TASK DIRECTIONS:
Give back only the lines in the records below from the one with "met1: 36 / 331" to the one with "Fmax: 455 MHz", both inclusive, word for word.

(Stored data)
----------

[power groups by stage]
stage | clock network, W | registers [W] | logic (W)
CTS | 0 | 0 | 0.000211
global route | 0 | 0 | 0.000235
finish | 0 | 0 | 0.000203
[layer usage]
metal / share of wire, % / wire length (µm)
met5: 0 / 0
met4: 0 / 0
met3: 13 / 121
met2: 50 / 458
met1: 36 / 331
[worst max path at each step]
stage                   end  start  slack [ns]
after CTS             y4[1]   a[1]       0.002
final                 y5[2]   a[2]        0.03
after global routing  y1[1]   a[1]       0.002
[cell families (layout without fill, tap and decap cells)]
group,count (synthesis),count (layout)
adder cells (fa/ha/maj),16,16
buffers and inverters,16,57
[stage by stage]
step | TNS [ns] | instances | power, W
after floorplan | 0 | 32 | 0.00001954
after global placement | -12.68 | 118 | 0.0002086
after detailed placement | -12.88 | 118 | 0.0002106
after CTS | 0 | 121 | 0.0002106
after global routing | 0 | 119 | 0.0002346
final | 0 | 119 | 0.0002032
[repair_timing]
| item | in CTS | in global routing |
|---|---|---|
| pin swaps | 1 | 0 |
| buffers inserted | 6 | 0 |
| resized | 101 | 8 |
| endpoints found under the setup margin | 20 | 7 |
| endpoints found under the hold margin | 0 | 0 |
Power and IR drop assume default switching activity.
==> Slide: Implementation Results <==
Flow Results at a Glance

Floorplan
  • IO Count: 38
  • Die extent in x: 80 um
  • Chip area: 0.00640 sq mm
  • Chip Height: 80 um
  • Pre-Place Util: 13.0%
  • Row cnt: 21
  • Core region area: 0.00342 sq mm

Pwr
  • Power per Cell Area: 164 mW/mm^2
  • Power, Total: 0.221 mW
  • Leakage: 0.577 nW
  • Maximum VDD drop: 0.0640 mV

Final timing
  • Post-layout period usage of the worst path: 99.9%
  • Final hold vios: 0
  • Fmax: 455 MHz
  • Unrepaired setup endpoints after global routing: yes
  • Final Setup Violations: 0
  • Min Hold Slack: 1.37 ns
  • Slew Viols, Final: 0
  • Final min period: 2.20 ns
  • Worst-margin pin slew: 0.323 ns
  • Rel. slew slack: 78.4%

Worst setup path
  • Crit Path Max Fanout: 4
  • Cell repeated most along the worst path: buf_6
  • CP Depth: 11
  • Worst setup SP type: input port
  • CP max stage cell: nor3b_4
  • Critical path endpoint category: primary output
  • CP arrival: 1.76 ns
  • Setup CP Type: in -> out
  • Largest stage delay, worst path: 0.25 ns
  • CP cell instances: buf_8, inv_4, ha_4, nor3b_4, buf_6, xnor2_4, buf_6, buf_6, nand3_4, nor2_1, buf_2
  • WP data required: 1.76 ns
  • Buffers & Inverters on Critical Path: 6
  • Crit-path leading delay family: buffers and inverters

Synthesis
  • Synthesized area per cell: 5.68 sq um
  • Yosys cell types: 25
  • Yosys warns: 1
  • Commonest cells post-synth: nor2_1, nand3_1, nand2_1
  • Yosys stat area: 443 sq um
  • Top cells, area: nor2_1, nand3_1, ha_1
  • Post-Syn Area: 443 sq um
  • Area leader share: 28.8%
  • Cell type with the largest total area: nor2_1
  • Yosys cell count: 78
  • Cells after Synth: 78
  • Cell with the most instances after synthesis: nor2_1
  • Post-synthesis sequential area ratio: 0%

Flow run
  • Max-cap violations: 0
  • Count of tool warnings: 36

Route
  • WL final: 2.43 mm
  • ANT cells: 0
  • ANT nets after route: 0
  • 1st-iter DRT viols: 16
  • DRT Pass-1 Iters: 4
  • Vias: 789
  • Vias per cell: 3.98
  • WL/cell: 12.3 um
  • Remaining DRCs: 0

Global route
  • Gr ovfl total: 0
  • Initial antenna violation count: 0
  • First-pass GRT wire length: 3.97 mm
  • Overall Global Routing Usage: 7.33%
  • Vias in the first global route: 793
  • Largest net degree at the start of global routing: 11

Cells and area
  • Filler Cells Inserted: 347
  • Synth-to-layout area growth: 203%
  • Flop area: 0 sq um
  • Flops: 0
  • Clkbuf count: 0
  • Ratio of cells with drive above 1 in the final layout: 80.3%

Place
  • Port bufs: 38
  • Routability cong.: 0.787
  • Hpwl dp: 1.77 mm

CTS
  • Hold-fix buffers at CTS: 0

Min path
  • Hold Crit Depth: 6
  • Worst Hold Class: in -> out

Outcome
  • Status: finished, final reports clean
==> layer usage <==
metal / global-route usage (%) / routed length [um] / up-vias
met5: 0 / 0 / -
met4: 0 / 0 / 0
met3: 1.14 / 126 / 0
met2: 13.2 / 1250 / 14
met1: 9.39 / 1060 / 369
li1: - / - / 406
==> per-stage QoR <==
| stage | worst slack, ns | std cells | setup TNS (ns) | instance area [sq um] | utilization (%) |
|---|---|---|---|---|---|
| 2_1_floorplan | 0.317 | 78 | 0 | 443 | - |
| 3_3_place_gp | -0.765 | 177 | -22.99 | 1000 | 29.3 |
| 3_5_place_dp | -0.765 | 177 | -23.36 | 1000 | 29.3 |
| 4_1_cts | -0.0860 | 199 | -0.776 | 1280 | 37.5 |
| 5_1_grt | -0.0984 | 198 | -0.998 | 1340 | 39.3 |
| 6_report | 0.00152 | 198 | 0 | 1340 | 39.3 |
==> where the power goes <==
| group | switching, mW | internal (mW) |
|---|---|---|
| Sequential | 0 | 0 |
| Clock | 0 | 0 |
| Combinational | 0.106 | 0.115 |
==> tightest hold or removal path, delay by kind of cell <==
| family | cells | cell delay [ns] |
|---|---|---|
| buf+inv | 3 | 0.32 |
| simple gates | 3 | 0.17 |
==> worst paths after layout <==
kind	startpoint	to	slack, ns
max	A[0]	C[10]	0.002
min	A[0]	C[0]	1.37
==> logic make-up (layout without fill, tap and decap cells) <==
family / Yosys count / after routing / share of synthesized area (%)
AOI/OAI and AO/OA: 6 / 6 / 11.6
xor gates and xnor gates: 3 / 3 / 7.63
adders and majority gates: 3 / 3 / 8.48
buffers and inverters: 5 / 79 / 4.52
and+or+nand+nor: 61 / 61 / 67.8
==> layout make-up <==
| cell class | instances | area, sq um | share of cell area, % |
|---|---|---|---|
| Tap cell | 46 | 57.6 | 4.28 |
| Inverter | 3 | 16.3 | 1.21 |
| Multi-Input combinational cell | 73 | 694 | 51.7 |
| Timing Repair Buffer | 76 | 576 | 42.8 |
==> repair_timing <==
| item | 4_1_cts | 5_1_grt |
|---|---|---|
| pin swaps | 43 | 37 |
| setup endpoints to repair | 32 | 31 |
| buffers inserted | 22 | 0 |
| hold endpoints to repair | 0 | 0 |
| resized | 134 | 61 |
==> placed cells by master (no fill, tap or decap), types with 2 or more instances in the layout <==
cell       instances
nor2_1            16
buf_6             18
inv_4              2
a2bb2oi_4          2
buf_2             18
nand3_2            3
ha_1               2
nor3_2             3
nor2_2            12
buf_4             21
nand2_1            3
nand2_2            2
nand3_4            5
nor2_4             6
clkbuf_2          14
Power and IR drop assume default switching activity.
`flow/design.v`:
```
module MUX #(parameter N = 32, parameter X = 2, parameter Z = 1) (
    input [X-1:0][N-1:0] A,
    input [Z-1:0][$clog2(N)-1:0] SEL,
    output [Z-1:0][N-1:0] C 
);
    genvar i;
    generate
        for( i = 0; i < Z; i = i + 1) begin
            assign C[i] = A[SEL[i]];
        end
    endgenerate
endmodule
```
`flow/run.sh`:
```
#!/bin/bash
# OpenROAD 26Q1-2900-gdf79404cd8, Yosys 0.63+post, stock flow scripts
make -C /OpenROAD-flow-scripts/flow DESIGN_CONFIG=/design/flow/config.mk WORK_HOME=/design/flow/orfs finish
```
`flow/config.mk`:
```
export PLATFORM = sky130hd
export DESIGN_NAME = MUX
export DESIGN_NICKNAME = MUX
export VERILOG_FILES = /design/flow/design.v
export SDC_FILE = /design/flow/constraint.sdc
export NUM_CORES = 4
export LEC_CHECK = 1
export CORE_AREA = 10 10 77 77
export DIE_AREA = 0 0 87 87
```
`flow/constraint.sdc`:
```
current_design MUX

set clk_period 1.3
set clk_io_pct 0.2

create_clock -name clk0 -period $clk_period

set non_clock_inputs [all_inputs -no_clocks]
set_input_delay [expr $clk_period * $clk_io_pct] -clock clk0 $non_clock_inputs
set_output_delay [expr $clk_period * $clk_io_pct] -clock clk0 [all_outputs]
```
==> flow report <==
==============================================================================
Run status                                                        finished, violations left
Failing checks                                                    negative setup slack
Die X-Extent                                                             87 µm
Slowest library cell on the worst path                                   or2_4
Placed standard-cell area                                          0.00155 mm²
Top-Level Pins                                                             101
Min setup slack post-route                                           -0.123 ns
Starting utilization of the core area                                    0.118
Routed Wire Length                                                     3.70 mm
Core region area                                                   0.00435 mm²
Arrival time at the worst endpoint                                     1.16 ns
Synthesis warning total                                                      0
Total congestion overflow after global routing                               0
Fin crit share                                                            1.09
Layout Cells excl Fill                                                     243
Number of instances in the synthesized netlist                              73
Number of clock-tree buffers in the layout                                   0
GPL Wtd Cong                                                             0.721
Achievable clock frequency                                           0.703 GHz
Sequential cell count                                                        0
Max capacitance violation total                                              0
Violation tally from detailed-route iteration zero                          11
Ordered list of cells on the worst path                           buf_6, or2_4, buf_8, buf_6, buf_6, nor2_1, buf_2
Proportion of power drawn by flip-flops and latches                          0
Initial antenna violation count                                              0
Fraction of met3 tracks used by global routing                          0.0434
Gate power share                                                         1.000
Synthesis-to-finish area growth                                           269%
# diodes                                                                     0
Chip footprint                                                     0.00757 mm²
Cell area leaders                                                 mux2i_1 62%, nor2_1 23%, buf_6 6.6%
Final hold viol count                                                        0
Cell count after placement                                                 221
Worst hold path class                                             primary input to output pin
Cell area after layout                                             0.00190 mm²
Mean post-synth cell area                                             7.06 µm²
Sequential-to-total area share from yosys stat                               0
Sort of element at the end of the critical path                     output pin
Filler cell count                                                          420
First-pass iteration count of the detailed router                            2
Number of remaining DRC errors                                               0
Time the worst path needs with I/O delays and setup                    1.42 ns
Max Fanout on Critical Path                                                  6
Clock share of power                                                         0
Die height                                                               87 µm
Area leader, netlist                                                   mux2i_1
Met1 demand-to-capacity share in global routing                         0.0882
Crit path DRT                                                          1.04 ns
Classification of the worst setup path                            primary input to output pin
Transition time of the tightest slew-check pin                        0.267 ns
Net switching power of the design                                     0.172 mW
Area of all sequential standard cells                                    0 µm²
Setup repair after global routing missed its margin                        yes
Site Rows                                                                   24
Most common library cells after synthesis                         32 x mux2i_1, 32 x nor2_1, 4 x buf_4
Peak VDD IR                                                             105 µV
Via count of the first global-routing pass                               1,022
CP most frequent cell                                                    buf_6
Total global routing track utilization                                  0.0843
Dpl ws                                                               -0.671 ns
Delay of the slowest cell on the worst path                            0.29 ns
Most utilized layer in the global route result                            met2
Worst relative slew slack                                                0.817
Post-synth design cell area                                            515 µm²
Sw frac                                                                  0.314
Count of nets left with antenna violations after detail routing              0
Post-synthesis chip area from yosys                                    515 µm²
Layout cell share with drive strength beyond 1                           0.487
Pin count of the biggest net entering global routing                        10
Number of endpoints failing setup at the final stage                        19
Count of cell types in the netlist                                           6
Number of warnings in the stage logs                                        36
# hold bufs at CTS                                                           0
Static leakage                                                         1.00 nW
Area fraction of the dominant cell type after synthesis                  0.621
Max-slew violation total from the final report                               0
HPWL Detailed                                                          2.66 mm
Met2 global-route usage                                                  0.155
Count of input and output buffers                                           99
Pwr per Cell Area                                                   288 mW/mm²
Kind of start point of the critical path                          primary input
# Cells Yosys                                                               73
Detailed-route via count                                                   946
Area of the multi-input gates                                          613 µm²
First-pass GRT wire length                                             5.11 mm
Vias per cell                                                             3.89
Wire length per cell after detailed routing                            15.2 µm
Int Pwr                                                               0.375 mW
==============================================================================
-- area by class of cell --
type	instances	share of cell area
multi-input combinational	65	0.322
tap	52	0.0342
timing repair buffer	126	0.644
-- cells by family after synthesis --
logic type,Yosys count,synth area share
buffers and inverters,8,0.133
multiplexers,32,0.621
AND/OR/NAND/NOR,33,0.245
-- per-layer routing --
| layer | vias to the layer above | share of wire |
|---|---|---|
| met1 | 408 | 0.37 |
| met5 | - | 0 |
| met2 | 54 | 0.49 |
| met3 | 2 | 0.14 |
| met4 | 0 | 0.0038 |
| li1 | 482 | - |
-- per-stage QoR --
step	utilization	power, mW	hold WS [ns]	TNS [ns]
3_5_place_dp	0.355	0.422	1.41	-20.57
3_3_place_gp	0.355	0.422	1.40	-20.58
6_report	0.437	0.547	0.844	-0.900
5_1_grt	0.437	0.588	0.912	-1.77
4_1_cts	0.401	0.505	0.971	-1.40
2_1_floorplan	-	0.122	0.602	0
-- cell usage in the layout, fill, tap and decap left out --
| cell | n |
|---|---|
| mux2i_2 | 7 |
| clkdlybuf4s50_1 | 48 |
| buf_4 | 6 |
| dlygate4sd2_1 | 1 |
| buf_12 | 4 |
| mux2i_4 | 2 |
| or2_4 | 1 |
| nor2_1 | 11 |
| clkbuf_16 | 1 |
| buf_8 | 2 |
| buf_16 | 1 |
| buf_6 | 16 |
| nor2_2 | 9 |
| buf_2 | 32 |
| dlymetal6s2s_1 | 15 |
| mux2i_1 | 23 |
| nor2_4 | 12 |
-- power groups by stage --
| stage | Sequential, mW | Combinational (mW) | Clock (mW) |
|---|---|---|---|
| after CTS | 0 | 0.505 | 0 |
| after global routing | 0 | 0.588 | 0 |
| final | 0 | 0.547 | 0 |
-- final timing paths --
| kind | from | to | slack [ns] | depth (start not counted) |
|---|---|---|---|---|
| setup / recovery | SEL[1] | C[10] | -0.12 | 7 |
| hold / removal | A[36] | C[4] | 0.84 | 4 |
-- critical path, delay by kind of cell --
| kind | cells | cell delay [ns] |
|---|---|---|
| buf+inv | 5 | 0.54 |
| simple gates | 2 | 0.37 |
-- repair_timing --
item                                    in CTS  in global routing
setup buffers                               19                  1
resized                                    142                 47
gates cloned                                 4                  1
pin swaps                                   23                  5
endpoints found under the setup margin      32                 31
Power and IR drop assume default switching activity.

----------

EXERCISE RESULT:
met1: 36 / 331
[worst max path at each step]
stage                   end  start  slack [ns]
after CTS             y4[1]   a[1]       0.002
final                 y5[2]   a[2]        0.03
after global routing  y1[1]   a[1]       0.002
[cell families (layout without fill, tap and decap cells)]
group,count (synthesis),count (layout)
adder cells (fa/ha/maj),16,16
buffers and inverters,16,57
[stage by stage]
step | TNS [ns] | instances | power, W
after floorplan | 0 | 32 | 0.00001954
after global placement | -12.68 | 118 | 0.0002086
after detailed placement | -12.88 | 118 | 0.0002106
after CTS | 0 | 121 | 0.0002106
after global routing | 0 | 119 | 0.0002346
final | 0 | 119 | 0.0002032
[repair_timing]
| item | in CTS | in global routing |
|---|---|---|
| pin swaps | 1 | 0 |
| buffers inserted | 6 | 0 |
| resized | 101 | 8 |
| endpoints found under the setup margin | 20 | 7 |
| endpoints found under the hold margin | 0 | 0 |
Power and IR drop assume default switching activity.
==> Slide: Implementation Results <==
Flow Results at a Glance

Floorplan
  • IO Count: 38
  • Die extent in x: 80 um
  • Chip area: 0.00640 sq mm
  • Chip Height: 80 um
  • Pre-Place Util: 13.0%
  • Row cnt: 21
  • Core region area: 0.00342 sq mm

Pwr
  • Power per Cell Area: 164 mW/mm^2
  • Power, Total: 0.221 mW
  • Leakage: 0.577 nW
  • Maximum VDD drop: 0.0640 mV

Final timing
  • Post-layout period usage of the worst path: 99.9%
  • Final hold vios: 0
  • Fmax: 455 MHz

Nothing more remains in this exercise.